The joint selection of appropriate process stakeholders with appropriate job descriptions positively affects the success of businesses. In the opposite case, the increase in time and high costs and similar factors in the implementation of new products and technologies impose a negative burden on businesses. Innovation management of companies; functional selection of new product design processes is an important decision-making problem involving many criteria such as cost, technology, performance and so on. Not only the time cost in resource management, but also innovation commissioning costs, technology acquisition and implementation cost, design and development costs are among the variables that should be considered in this process selection and evaluation. Therefore, there is a need to evaluate and prioritize the main and sub-criteria or performance-related variables to be used in the selection of a systematic process [10] [11] [12] [13] [14].

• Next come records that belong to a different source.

File: src/rtl/my_rst_gen_pkg.sv
// Shared types and defaults for the reset generator: FSM state encoding,
// parameter defaults and the software-reset counter width.
package my_rst_gen_pkg;

  typedef enum logic [1:0] {
    ST_SYNC    = 2'd0,
    ST_HOLD    = 2'd1,
    ST_RUN     = 2'd2,
    ST_SW_HOLD = 2'd3
  } state_e;

  localparam int SYNC_STAGES_DEF    = 2;
  localparam int HOLD_CYCLES_DEF    = 16;
  localparam int SW_HOLD_CYCLES_DEF = 8;
  localparam int SW_CNT_W           = 8;

  function automatic int max_int(input int a, input int b);
    if (a > b) begin
      return a;
    end else begin
      return b;
    end
  endfunction

endpackage

File: src/rtl/my_rst_gen_sync.sv
// Reset synchronizer: asynchronously cleared chain that shifts in ones, so
// release of i_rst_n reaches o_sync after STAGES clock edges.
module my_rst_sync #(
  parameter int STAGES = 2
) (
  input  logic i_clk,
  input  logic i_rst_n,
  output logic o_sync
);

  logic [STAGES-1:0] chain_r;

  // Shift chain, cleared immediately whenever the external reset asserts.
  always_ff @(posedge i_clk or negedge i_rst_n) begin
    if (!i_rst_n) begin
      chain_r <= {STAGES{1'b0}};
    end else begin
      chain_r <= {chain_r[STAGES-2:0], 1'b1};
    end
  end

  assign o_sync = chain_r[STAGES-1];

endmodule

File: src/rtl/my_rst_gen.sv
// Reset generator: synchronizes the external reset, holds the downstream
// reset for a fixed time after power-on and after each software request.
module my_rst_gen
  import my_rst_gen_pkg::*;
#(
  parameter int SYNC_STAGES    = SYNC_STAGES_DEF,
  parameter int HOLD_CYCLES    = HOLD_CYCLES_DEF,
  parameter int SW_HOLD_CYCLES = SW_HOLD_CYCLES_DEF
) (
  input  logic                i_clk,
  input  logic                i_rst_n,
  input  logic                i_sw_rst_req,
  output logic                o_sync_rst,
  output logic                o_busy,
  output logic                o_rst_done,
  output logic [SW_CNT_W-1:0] o_sw_rst_cnt
);

  localparam int CNT_W = $clog2(max_int(HOLD_CYCLES, SW_HOLD_CYCLES) + 1);
  localparam logic [CNT_W-1:0] HOLD_LAST    = CNT_W'(HOLD_CYCLES - 1);
  localparam logic [CNT_W-1:0] SW_HOLD_LAST = CNT_W'(SW_HOLD_CYCLES - 1);
  localparam logic [SW_CNT_W-1:0] SW_CNT_MAX = {SW_CNT_W{1'b1}};

  if (SYNC_STAGES < 2) begin : g_bad_sync_stages
    $error("my_rst_gen: SYNC_STAGES must be at least 2");
  end
  if (HOLD_CYCLES < 1) begin : g_bad_hold_cycles
    $error("my_rst_gen: HOLD_CYCLES must be at least 1");
  end
  if (SW_HOLD_CYCLES < 1) begin : g_bad_sw_hold_cycles
    $error("my_rst_gen: SW_HOLD_CYCLES must be at least 1");
  end

  logic                sync_s;
  state_e              state_r;
  state_e              state_nxt_s;
  logic [CNT_W-1:0]    cnt_r;
  logic [CNT_W-1:0]    cnt_nxt_s;
  logic                sw_acc_s;
  logic                sync_rst_r;
  logic                busy_r;
  logic                rst_done_r;
  logic [SW_CNT_W-1:0] sw_cnt_r;

  my_rst_sync #(
    .STAGES (SYNC_STAGES)
  ) u_sync (
    .i_clk   (i_clk),
    .i_rst_n (i_rst_n),
    .o_sync  (sync_s)
  );

  // Next-state and hold counter; a low synchronizer output always wins.
  always_comb begin
    state_nxt_s = state_r;
    cnt_nxt_s   = cnt_r;
    sw_acc_s    = 1'b0;
    if (!sync_s) begin
      state_nxt_s = ST_SYNC;
      cnt_nxt_s   = {CNT_W{1'b0}};
    end else begin
      case (state_r)
        ST_SYNC: begin
          state_nxt_s = ST_HOLD;
          cnt_nxt_s   = {CNT_W{1'b0}};
        end
        ST_HOLD: begin
          if (cnt_r == HOLD_LAST) begin
            state_nxt_s = ST_RUN;
            cnt_nxt_s   = {CNT_W{1'b0}};
          end else begin
            cnt_nxt_s = cnt_r + CNT_W'(1);
          end
        end
        ST_RUN: begin
          if (i_sw_rst_req) begin
            state_nxt_s = ST_SW_HOLD;
            cnt_nxt_s   = {CNT_W{1'b0}};
            sw_acc_s    = 1'b1;
          end else begin
            state_nxt_s = ST_RUN;
          end
        end
        ST_SW_HOLD: begin
          if (cnt_r == SW_HOLD_LAST) begin
            state_nxt_s = ST_RUN;
            cnt_nxt_s   = {CNT_W{1'b0}};
          end else begin
            cnt_nxt_s = cnt_r + CNT_W'(1);
          end
        end
        default: begin
          state_nxt_s = ST_SYNC;
          cnt_nxt_s   = {CNT_W{1'b0}};
        end
      endcase
    end
  end

  // State, counter and registered outputs derived from the next state.
  always_ff @(posedge i_clk or negedge i_rst_n) begin
    if (!i_rst_n) begin
      state_r    <= ST_SYNC;
      cnt_r      <= {CNT_W{1'b0}};
      sync_rst_r <= 1'b1;
      busy_r     <= 1'b1;
      rst_done_r <= 1'b0;
    end else begin
      state_r    <= state_nxt_s;
      cnt_r      <= cnt_nxt_s;
      sync_rst_r <= (state_nxt_s != ST_RUN);
      busy_r     <= (state_nxt_s != ST_RUN);
      rst_done_r <= (state_nxt_s == ST_RUN) && (state_r != ST_RUN);
    end
  end

  // Saturating count of accepted software resets.
  always_ff @(posedge i_clk or negedge i_rst_n) begin
    if (!i_rst_n) begin
      sw_cnt_r <= {SW_CNT_W{1'b0}};
    end else if (sw_acc_s && (sw_cnt_r != SW_CNT_MAX)) begin
      sw_cnt_r <= sw_cnt_r + SW_CNT_W'(1);
    end else begin
      sw_cnt_r <= sw_cnt_r;
    end
  end

  assign o_sync_rst   = sync_rst_r;
  assign o_busy       = busy_r;
  assign o_rst_done   = rst_done_r;
  assign o_sw_rst_cnt = sw_cnt_r;

endmodule

File: config.mk
export PLATFORM = sky130hd
export DESIGN_NAME = my_rst_gen
export DESIGN_NICKNAME = d
export VERILOG_FILES = /design/src/rtl/my_rst_gen_pkg.sv /design/src/rtl/my_rst_gen_sync.sv /design/src/rtl/my_rst_gen.sv
export SDC_FILE = /design/constraint.sdc
export NUM_CORES = 1
export LEC_CHECK = 0
export ABC_AREA = 1
export BUFFER_PORTS_ARGS = -buffer_cell sky130_fd_sc_hd__buf_4
export CAP_MARGIN = 20
export CORE_UTILIZATION = 30
export CTS_BUF_LIST = sky130_fd_sc_hd__clkbuf_2 sky130_fd_sc_hd__clkbuf_4 sky130_fd_sc_hd__clkbuf_8
export DETAILED_ROUTE_END_ITERATION = 6
export HOLD_SLACK_MARGIN = 0.15
export SLEW_MARGIN = 20
export SYNTH_ARGS = -nofsm -noshare
export SYNTH_HDL_FRONTEND = slang
export SYNTH_SLANG_ARGS = --single-unit
File: constraint.sdc
create_clock -name i_clk -period 1.7 [get_ports i_clk]
set_clock_uncertainty 0.2 [all_clocks]
set_input_delay 0 -clock i_clk [delete_from_list [all_inputs] [get_ports i_clk]]
set_output_delay 0 -clock i_clk [all_outputs]
set_load 0.05 [all_outputs]
After elaboration in Yosys (flattened, before gate mapping)
Cells that the tools add are included.

Add/subtract/negate cells: 2. Equal/unequal tests: 10. Reductions and logical operators: 3. Multiplexer cells: 13.

Operators by type and width (count): two-way mux 5 bit (4); case mux 5 bit (4 select lines) (1); adder 8 x 1 -> 8 bit, second input constant (1); inequality test 8 bit, second input constant (1); case mux 2 bit (4 select lines) (1); == test 2 bit, second input constant (3); two-way mux 2 bit (3); adder 5 x 1 -> 5 bit, second input constant (1); == test 5 x 3 -> 1 bit, second input constant (1); == test 5 x 4 -> 1 bit, second input constant (1); two-way mux 1 bit (4); inequality test 2 bit, second input constant (2); inequality test 3 bit, second input constant (1); == test 2 x 1 -> 1 bit, second input constant (1); logical AND 1 bit (2); zero test 2 bit (1).

Register bits: 19. Word-level logic and storage cells: 34. Input port bits: 3. Output and inout bits: 11.

Longest topological paths before layout
Depth in word-level cells: 6. Gate-level depth with buffers: 9. Mapped depth without buffers: 9.

Modules after synthesis
A second synthesis with hierarchy kept.

Cell total of the unflattened synthesis: 143. Area total of the unflattened synthesis: 1077.3 um^2.

By module, submodules not included: my_rst_gen (area an instance 1023.5 um^2, times used 1, sequential area each 426.7 um^2, cells each 140); my_rst_sync (area an instance 53.8 um^2, times used 1, sequential area each 50.0 um^2, cells each 3).

Worst setup path after synthesis
No wires, ideal clock.

Path kind: flip-flop to flip-flop. Start point: register sw_cnt_r[0], in the netlist o_sw_rst_cnt[0]. End point: register sw_cnt_r[7], in the netlist o_sw_rst_cnt[7]. Setup time: 118 ps. Required time: 1382 ps. Period minus slack after synthesis: 1750 ps. Cell stages (with the launch flop): 9. Buffers on the path: 0. Slack: -50 ps. Arrival time: 1432 ps. Path through: dfrtp_1 ha_1 nand3_2 clkinv_1 nand2_2 nand2_4 inv_4 nand2_1 nand2_1.

Word-level cells in the longest chain between the ends: 2. Elaborated cells between the ends (all ways): 3. Classes of those cells: add/sub: 1; eq/ne: 1; reduce/logical: 1.

Ends and longest elaborated chain: start: declaration (RTL line my_rst_gen.sv:43) `logic [SW_CNT_W-1:0] sw_cnt_r;`; start signal: assignment (RTL line my_rst_gen.sv:120) `sw_cnt_r <= {SW_CNT_W{1'b0}};`; start signal: assignment (RTL line my_rst_gen.sv:122) `sw_cnt_r <= sw_cnt_r + SW_CNT_W'(1);`; start signal: assignment (RTL line my_rst_gen.sv:124) `sw_cnt_r <= sw_cnt_r;`; branches (longest 2 deep; another with adder 8 x 1 -> 8 bit).

Several ways; the timed one is not identified. A chain may end at the register's enable or synchronous reset.

Final worst setup path
Start point: register cnt_r[1]. End point: register cnt_r[1].

Word-level cells in the longest chain between the ends: 4. Elaborated cells between the ends (all ways): 7. Classes of those cells: add/sub: 1; eq/ne: 2; mux: 4.

Ends and longest elaborated chain: start: declaration (RTL line my_rst_gen.sv:37) `logic [CNT_W-1:0] cnt_r;`; start signal: assignment (RTL line my_rst_gen.sv:104) `cnt_r <= {CNT_W{1'b0}};`; start signal: assignment (RTL line my_rst_gen.sv:110) `cnt_r <= cnt_nxt_s;`; adder 5 x 1 -> 5 bit (tied with other cells) (RTL line my_rst_gen.sv:72, my_rst_gen.sv:89); two-way mux 5 bit (on tied branches) (RTL line my_rst_gen.sv:85, my_rst_gen.sv:68); case mux 5 bit (4 select lines) * (RTL line my_rst_gen.sv:62) `case (state_r)`; two-way mux 5 bit * (RTL line my_rst_gen.sv:58) `if (!sync_s) begin`.

Mark *: on every way between the ends. The rest lies on a longest branch, timed or not.

==> run metrics <==
Yosys warnings=0; DR vias/cell=4.37; CTS Buf Count=3; R2R cell count=9; max incr delay on CP=roughly 0.42 ns; vias in the first global route=832; Max rail drop VDD=~0.38 mV; Tcrit/Tclk final=0.977; H-tree levels=1; Final Max Slew Viols=0; Starting Density=0.314; FP Rows=21; Hold Path Depth=0; max-cap violations=0; Core Util, Final=0.392; Synth top area share=0.426; DR pass1 iterations=4; WL final=2160 um; largest net degree at the start of global routing=20; crit path cell chain=ha_2, nand2_4, nor2_4, ha_4, inv_1, nand2_1, nand2_2, nand3_1, nand2_1; crit path buf inv count=1; post-synthesis cell type count=23; most common cell after layout, fill and taps aside=nand2_1; antenna violations before repair=0; leading area contributor after synthesis=dfrtp_1; top cells by area, synth=dfrtp_1, nand2_1, inv_1; I/O pin total=14; power per cell area=557 mW/mm^2; met2 Usage GRT=0.230; die width=61.4 um; Synth Register Bits=19; Syn Nets=150; post-synthesis cell area=0.00106 sq mm; cells after synthesis=143; worst reg2reg path startpoint=cnt_r[1]; GPL Wtd Cong=0.820; Startpoint Class=register; Post-DP Area=0.00121 sq mm; met3 GRT Util=0.0378; Avg Cell Area, Syn=between 7 and 8 sq um; IO buf count=13; CP endpoint kind=register; Area Growth Syn to Fin=24.6%; met1 Resource Use GR=0.148; crit path max fanout=4; unrepaired setup endpoints after global routing=yes; count of final hold-check violations=0; worst hold start=u_sync.chain_r[0]; WL/cell=10.3 um; outcome=finished clean; Final HPWL DP=1520 um; Min-Delay Endpoint=u_sync.chain_r[1]; minimum clock period=1.66 ns; Hold WS=about 0.17 ns; Final Worst Setup Slack=approximately 0.039 ns; Root Driver=clkbuf_4; CTS tree=done; worst-path cell with the longest stage delay=dfrtp_1; Critical R2R Capture=cnt_r[1]; most frequent cells in the layout=nand2_1, inv_1, dfrtp_1, buf_4, nand3_1; P_leak=0.695 nW; crit path kind=reg -> reg; core area=0.00336 sq mm; critical path's top delay family=simple AND/OR/NAND/NOR gates; layout cell share with drive strength beyond 1=0.232; grt total ovfl=0; 1st-iter DRT viols=72; fin nets=172; final setup fails=0; Die Ht=61.4 um; Data arrival, critical path=1.66 ns; CTS sink cnt=19; Clock Latency Late Sink=0.31 ns; most numerous cell on the critical path=nand2_1; antenna cells=0; Worst Hold Class=reg -> reg; Max Fclk=602 MHz; die area=around 0.0038 sq mm; Clk pin slew, worst setup/hold paths=around 0.12 ns; Max clock buf depth=2; total number of cells along the worst setup path=9; pre-CTS setup slack=0.0201 ns; Setup TNS Final=0 ns; GRT Util Overall=0.128; first-pass GRT wire length=3550 um; FF-to-FF setup slack=0.04 ns; sequential share of the synthesized area=0.451; Layout fillers=370; Vias=918; critical path required time=~1.7 ns; Antenna Nets Post-Route=0; # DRC=0; GRT Max-Usage Layer=met2; fin area=0.00132 sq mm
-- worst register-to-register path, delay by kind of cell (launching register included) --
kind,cells,cell delay [ns]
simple gates,6,0.50
fa+ha+maj,2,0.39
flops,1,0.42
buf+inv,1,0.05
-- metrics by stage --
| stage | instances | total power [mW] |
|---|---|---|
| floorplan | 143 | 0.479 |
| global placement | 201 | 0.495 |
| detailed placement | 201 | 0.497 |
| CTS | 209 | 0.747 |
| global route | 210 | 0.772 |
| finish | 210 | 0.734 |
-- layout make-up --
type | instances | area (sq um) | share of cell area
Multi-Input combinational cell | 100 | 522 | 0.396
Timing Repair Buffer | 18 | 143 | 0.108
Clock buffer | 3 | 22.5 | 0.0171
Sequential cell | 19 | 479 | 0.364
Tap cell | 46 | 57.6 | 0.0437
Inverter | 23 | 88.8 | 0.0674
Clock inverter | 1 | 5.00 | 0.00380
-- repair_timing --
item,in CTS,in global routing
buffers inserted,1,1
gates cloned,0,0
hold buffers,3,0
pin swaps,0,5
resized for setup,0,12
endpoints found under the setup margin,1,8
hold endpoints to repair,35,0
-- cell families (layout without fill, tap and decap cells) --
logic type      after synthesis  count (layout)  synth area share
fa+ha+maj                     4               4            0.0473
compound gates                6               6            0.0296
xor+xnor                      3               3            0.0249
simple gates                 86              86             0.353
buf+inv                      24              45            0.0911
flops                        19              19             0.451
other cells                   1               1           0.00355
-- sequential cells by signal, summed over array words and instances, names as in the netlist --
| signal | cells |
|---|---|
| u_sync.chain_r | 2 |
| o_rst_done | 1 |
| o_sw_rst_cnt | 8 |
| o_busy | 1 |
| cnt_r | 5 |
| state_r | 2 |
-- cell usage after synthesis --
library cell and n:
conb_1 1, inv_1 19, clkinv_1 1, nand2_4 1, nand3_2 1, nor2_2 1
a31oi_1 1, inv_2 2, o21ai_0 4, nand2_1 58, nand2_2 2, nand3_1 9
nor2_4 1, a21oi_1 1, nand4_1 4, buf_4 1, ha_1 4, inv_4 1
dfstp_2 1, xnor2_1 2, dfrtp_1 18, nor2_1 9, xor2_1 1
-- worst max path at each step --
stage          slack [ns]             from              end
2_1_floorplan        0.12  o_sw_rst_cnt[0]  o_sw_rst_cnt[7]
3_3_place_gp         0.07         cnt_r[0]         cnt_r[2]
5_1_grt             -0.05         cnt_r[1]       o_rst_done
6_report             0.04         cnt_r[1]         cnt_r[1]
3_5_place_dp         0.02         cnt_r[0]         cnt_r[2]
4_1_cts              0.03         cnt_r[1]         cnt_r[2]
-- power breakdown --
group          switching (mW)  internal [mW]
sequential            0.00506          0.457
clock                   0.152         0.0879
combinational          0.0196         0.0135
total                   0.176          0.558
-- layer usage --
layer,part of all wire,vias to the layer above
li1,-,478
met5,0,-
met4,0,0
met2,0.51,17
met3,0.040,0
met1,0.45,423
Power figures use the tool's default switching activity.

The AHP method is a valuable tool with mathematics that can be applied to the evaluation of many complex decisions. The solution to the problem of identifying a high-value option among alternative applications or ranking the options according to their importance score yields a consistent result in the AHP method. In addition, the AHP method divides the decision into smaller, more understandable parts, analyses each main and subsection separately, and integrates the parts to produce a meaningful solution (Table 3). In Table 3, the automotive concept phase steps created by one-on-one interviews at the first stage of the field research are given in the vertical column. In addition, the vertical columns of the table below include autonomous vehicle technologies (Table 3). Therefore, the automotive concept design stages that will constitute the main criterion measurement of the AHP mathematical model are defined in the method (Table 3).

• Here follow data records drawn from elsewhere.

`src/rtl/led_sequencer_pkg.sv`:
```
// Shared types and default sizing for the LED pattern sequencer.
package led_sequencer_pkg;

   typedef enum logic {
      IDLE = 1'b0,
      RUN  = 1'b1
   } state_t;

   localparam int DEF_LED_WIDTH   = 8;
   localparam int DEF_DEPTH       = 8;
   localparam int DEF_DWELL_WIDTH = 8;

   localparam logic [DEF_LED_WIDTH-1:0] DEF_IDLE_PATTERN = 8'h55;

   // One pattern-table slot at the default widths.
   typedef struct packed {
      logic [DEF_LED_WIDTH-1:0]   pattern;
      logic [DEF_DWELL_WIDTH-1:0] dwell;
   } slot_entry_t;

endpackage

```
`src/rtl/led_sequencer_if.sv`:
```
// Configuration, control and status bundle of the LED sequencer.
interface led_sequencer_if
   import led_sequencer_pkg::*;
#(
   parameter int LED_WIDTH   = DEF_LED_WIDTH,
   parameter int DEPTH       = DEF_DEPTH,
   parameter int DWELL_WIDTH = DEF_DWELL_WIDTH
);
   localparam int AW = $clog2(DEPTH);

   logic                   cfg_valid;
   logic                   cfg_ready;
   logic [AW-1:0]          cfg_addr;
   logic [LED_WIDTH-1:0]   cfg_pattern;
   logic [DWELL_WIDTH-1:0] cfg_dwell;
   logic [AW:0]            length;
   logic                   loop;
   logic                   start;
   logic                   stop;
   logic                   busy;
   logic [AW-1:0]          slot;
   logic [LED_WIDTH-1:0]   led;

   modport master (
      output cfg_valid, cfg_addr, cfg_pattern, cfg_dwell, length, loop, start, stop,
      input  cfg_ready, busy, slot, led
   );

   modport slave (
      input  cfg_valid, cfg_addr, cfg_pattern, cfg_dwell, length, loop, start, stop,
      output cfg_ready, busy, slot, led
   );

endinterface

```
`src/rtl/led_sequencer_prescaler.sv`:
```
// Free-running timebase: tick is high while the counter sits at PRESCALE-1.
module led_sequencer_prescaler #(
   parameter int PRESCALE = 50_000_000
) (
   input  logic clock,
   input  logic reset,
   input  logic clear,
   output logic tick
);
   localparam int CW = $clog2(PRESCALE);

   logic [CW-1:0] count;

   assign tick = (count == CW'(PRESCALE - 1));

   // NOTE: clocked state uses non-blocking assignments so every register
   // samples pre-edge values regardless of block ordering.
   always_ff @(posedge clock) begin
      if (reset || clear || tick) begin
         count <= '0;
      end else begin
         count <= count + CW'(1);
      end
   end

endmodule

```
`src/rtl/led_sequencer.sv`:
```
// LED pattern sequencer: walks a programmable table, holding each slot for
// (dwell+1) ticks. Define LED_SEQUENCER_ACTIVE_LOW_EN for current-sinking LEDs.
module led_sequencer
   import led_sequencer_pkg::*;
#(
   parameter int                   LED_WIDTH    = DEF_LED_WIDTH,
   parameter int                   DEPTH        = DEF_DEPTH,
   parameter int                   PRESCALE     = 50_000_000,
   parameter int                   DWELL_WIDTH  = DEF_DWELL_WIDTH,
   parameter logic [LED_WIDTH-1:0] IDLE_PATTERN = DEF_IDLE_PATTERN
) (
   input  logic          clock,
   input  logic          reset,
   led_sequencer_if.slave bus
);
   localparam int AW = $clog2(DEPTH);
   localparam int LW = AW + 1;
   localparam logic [AW-1:0] FIRST_SLOT = '0;

   typedef struct packed {
      logic [LED_WIDTH-1:0]   pattern;
      logic [DWELL_WIDTH-1:0] dwell;
   } entry_t;

   entry_t                 table_q [DEPTH];
   state_t                 state;
   logic [AW-1:0]          slot_q;
   logic [DWELL_WIDTH-1:0] dwell_cnt;
   logic [LW-1:0]          len_q;
   logic                   loop_q;
   logic [LED_WIDTH-1:0]   led_q;

   logic                   tick;
   logic                   wr_en;
   logic                   start_ok;
   logic                   last_slot;
   logic [AW-1:0]          next_slot;
   entry_t                 first_entry;
   entry_t                 next_entry;
   entry_t                 start_entry;

`ifdef LED_SEQUENCER_ACTIVE_LOW_EN
   function automatic logic [LED_WIDTH-1:0] drive(input logic [LED_WIDTH-1:0] p);
      return ~p;
   endfunction
`else
   function automatic logic [LED_WIDTH-1:0] drive(input logic [LED_WIDTH-1:0] p);
      return p;
   endfunction
`endif

   assign wr_en       = bus.cfg_valid && (state == IDLE);
   assign start_ok    = (state == IDLE) && bus.start && !bus.stop &&
                        (bus.length != '0) && (bus.length <= LW'(DEPTH));
   assign last_slot   = ({1'b0, slot_q} == (len_q - LW'(1)));
   assign next_slot   = slot_q + AW'(1);
   assign first_entry = table_q[FIRST_SLOT];
   assign next_entry  = table_q[next_slot];

   // A write to slot 0 on the start edge must be what slot 0 displays.
   always_comb begin
      start_entry = first_entry;
      if (wr_en && (bus.cfg_addr == FIRST_SLOT)) begin
         start_entry = '{pattern: bus.cfg_pattern, dwell: bus.cfg_dwell};
      end
   end

   led_sequencer_prescaler #(.PRESCALE(PRESCALE)) u_prescaler (
      .clock (clock),
      .reset (reset),
      .clear (start_ok),
      .tick  (tick)
   );

   // NOTE: the pattern table is plain storage with no reset; slots are
   // undefined until written, which keeps it mappable to RAM/LUT storage.
   always_ff @(posedge clock) begin
      if (wr_en) begin
         table_q[bus.cfg_addr] <= '{pattern: bus.cfg_pattern, dwell: bus.cfg_dwell};
      end
   end

   always_ff @(posedge clock) begin
      if (reset) begin
         state     <= IDLE;
         slot_q    <= '0;
         dwell_cnt <= '0;
         len_q     <= '0;
         loop_q    <= 1'b0;
         led_q     <= drive(IDLE_PATTERN);
      end else begin
         case (state)
            IDLE: begin
               if (start_ok) begin
                  state     <= RUN;
                  slot_q    <= '0;
                  dwell_cnt <= start_entry.dwell;
                  len_q     <= bus.length;
                  loop_q    <= bus.loop;
                  led_q     <= drive(start_entry.pattern);
               end
            end
            RUN: begin
               if (bus.stop) begin
                  state  <= IDLE;
                  slot_q <= '0;
                  led_q  <= drive(IDLE_PATTERN);
               end else if (tick) begin
                  if (dwell_cnt != '0) begin
                     dwell_cnt <= dwell_cnt - DWELL_WIDTH'(1);
                  end else if (!last_slot) begin
                     slot_q    <= next_slot;
                     dwell_cnt <= next_entry.dwell;
                     led_q     <= drive(next_entry.pattern);
                  end else if (loop_q) begin
                     slot_q    <= '0;
                     dwell_cnt <= first_entry.dwell;
                     led_q     <= drive(first_entry.pattern);
                  end else begin
                     state  <= IDLE;
                     slot_q <= '0;
                     led_q  <= drive(IDLE_PATTERN);
                  end
               end
            end
            default: state <= IDLE;
         endcase
      end
   end

   assign bus.cfg_ready = (state == IDLE);
   assign bus.busy      = (state == RUN);
   assign bus.slot      = slot_q;
   assign bus.led       = led_q;

endmodule

```
`src/flat_wrapper.sv`:
```
// flat-port wrapper written by rule: the top's interface ports become plain ports
module led_sequencer_flat import led_sequencer_pkg::*;
#(
   parameter int                   LED_WIDTH    = DEF_LED_WIDTH,
   parameter int                   DEPTH        = DEF_DEPTH,
   parameter int                   PRESCALE     = 50_000_000,
   parameter int                   DWELL_WIDTH  = DEF_DWELL_WIDTH,
   parameter logic [LED_WIDTH-1:0] IDLE_PATTERN = DEF_IDLE_PATTERN
)
  (clock, reset, bus_cfg_valid, bus_cfg_addr, bus_cfg_pattern, bus_cfg_dwell, bus_length, bus_loop, bus_start, bus_stop, bus_cfg_ready, bus_busy, bus_slot, bus_led);
  led_sequencer_if #(.LED_WIDTH(LED_WIDTH), .DEPTH(DEPTH), .DWELL_WIDTH(DWELL_WIDTH)) bus_i ();
  input  logic clock;
  input  logic reset;
  input wire logic [$bits(bus_i.cfg_valid)-1:0] bus_cfg_valid;
  input wire logic [$bits(bus_i.cfg_addr)-1:0] bus_cfg_addr;
  input wire logic [$bits(bus_i.cfg_pattern)-1:0] bus_cfg_pattern;
  input wire logic [$bits(bus_i.cfg_dwell)-1:0] bus_cfg_dwell;
  input wire logic [$bits(bus_i.length)-1:0] bus_length;
  input wire logic [$bits(bus_i.loop)-1:0] bus_loop;
  input wire logic [$bits(bus_i.start)-1:0] bus_start;
  input wire logic [$bits(bus_i.stop)-1:0] bus_stop;
  output wire logic [$bits(bus_i.cfg_ready)-1:0] bus_cfg_ready;
  output wire logic [$bits(bus_i.busy)-1:0] bus_busy;
  output wire logic [$bits(bus_i.slot)-1:0] bus_slot;
  output wire logic [$bits(bus_i.led)-1:0] bus_led;
  assign bus_i.cfg_valid = bus_cfg_valid;
  assign bus_i.cfg_addr = bus_cfg_addr;
  assign bus_i.cfg_pattern = bus_cfg_pattern;
  assign bus_i.cfg_dwell = bus_cfg_dwell;
  assign bus_i.length = bus_length;
  assign bus_i.loop = bus_loop;
  assign bus_i.start = bus_start;
  assign bus_i.stop = bus_stop;
  assign bus_cfg_ready = bus_i.cfg_ready;
  assign bus_busy = bus_i.busy;
  assign bus_slot = bus_i.slot;
  assign bus_led = bus_i.led;
  led_sequencer #(.LED_WIDTH(LED_WIDTH), .DEPTH(DEPTH), .PRESCALE(PRESCALE), .DWELL_WIDTH(DWELL_WIDTH), .IDLE_PATTERN(IDLE_PATTERN)) u_core (.clock(clock), .reset(reset), .bus(bus_i));
endmodule
```
--- src/rtl/router_pkg.sv ---
// Shared types and helpers for the 1xN router control path.
// State encoding, channel limits and a constant clog2.
package router_pkg;

    localparam int MIN_CH = 2;
    localparam int MAX_CH = 16;

    typedef enum logic [3:0] {
        DECODE_ADDRESS     = 4'd0,
        LOAD_FIRST_DATA    = 4'd1,
        LOAD_DATA          = 4'd2,
        LOAD_PARITY        = 4'd3,
        CHECK_PARITY_ERROR = 4'd4,
        FIFO_FULL_STATE    = 4'd5,
        LOAD_AFTER_FULL    = 4'd6,
        WAIT_TILL_EMPTY    = 4'd7,
        DROP_PKT           = 4'd8
    } state_t;

    function automatic int clog2(input int value);
        int r;
        r = 0;
        while ((1 << r) < value) begin
            r = r + 1;
        end
        return r;
    endfunction

endpackage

Table 3. Autonomous technology and automotive concept design stage matrix.

In Table 3, there are new autonomous vehicle technologies, which constitute the sub-criteria of the AHP mathematical model, in the vertical columns. In the cross-matrix structure, the work patterns and workloads that occur when new autonomous technologies take form on the vehicle according to their functional structures are defined in the first field study (Table 3). The AHP model put forward by Saaty (1996) is an effective tool for dealing with complex decision-making problem and helps the decision maker to prioritize and make the best decision [21]. AHP functionally reduces complex decisions under a series of pairwise comparisons and helps to capture the subjective and objective aspects of the final decision by synthesizing the results. In addition, it reduces bias in the decision-making process, along with a useful technique for checking the consistency of the decision maker’s evaluations. There are 6 steps to be performed in order to solve a decision-making problem with AHP: 1) Decision making problem definition, 2) Pairwise comparison matrix formation, 3) Percentage importance distribution of the criteria, 4) Consistency measurement in the comparisons of the criteria, 5) Percentage importance distribution at the decision point for each criterion, 6) distributions of results at decision points; determines the result of the method.

6. Discussion and Finding

In the AHP surveys conducted with 60 employees of 3 local and 3 global automotive industry companies within the scope of the second field study of the research; it is aimed to reveal the comparison values created by autonomous vehicle technologies, which are included in the automotive concept design stages with their innovation values, in different application structures. Both types of automotive manufacturing industry companies participating in the research implement their automotive concept design activities along with manufacturing, the new time-oriented autonomous vehicle technology application requirements created by heavy global competition, on a project basis, in their own internal processes. Both types of participating 6 automotive industry companies within this scope have been carrying out original design studies along with manufacturing within the defined research limits since the 1960’s. AHP survey application, which was carried out within the scope of the second field research of the study: It was carried out under the observation of alternative energy and autonomous vehicle technologies new application project studies of the participant companies.

In the concept design studies of autonomous vehicle technology parts, two different methods have emerged in the research, depending on the type of company. In the first method, the concept design is determined by receiving support from the developer of autonomous vehicle technologies supplied through the supply channel in local automotive industry company applications. In the second method, direct information transfer to the concept design works of the sister brand of the R&D company, which develops autonomous technology within the same organizational structure, causes small problems in practice due to the coding compatible with the vehicle system in production. Therefore, in line with their competencies in designing and developing technologies for the near future, global automotive industry companies primarily implement the technological innovations they have developed in their own partnered R&D companies in vehicles in their own product range. In addition, global automotive industry companies, both developers and first users of next generation technologies, establish their own competitive perspective and conditions. On the other hand, local automotive industry firms, compared to global firms, concept design studies of planned near future autonomous technologies, under heavy competition conditions, it is advancing with its after-sales research.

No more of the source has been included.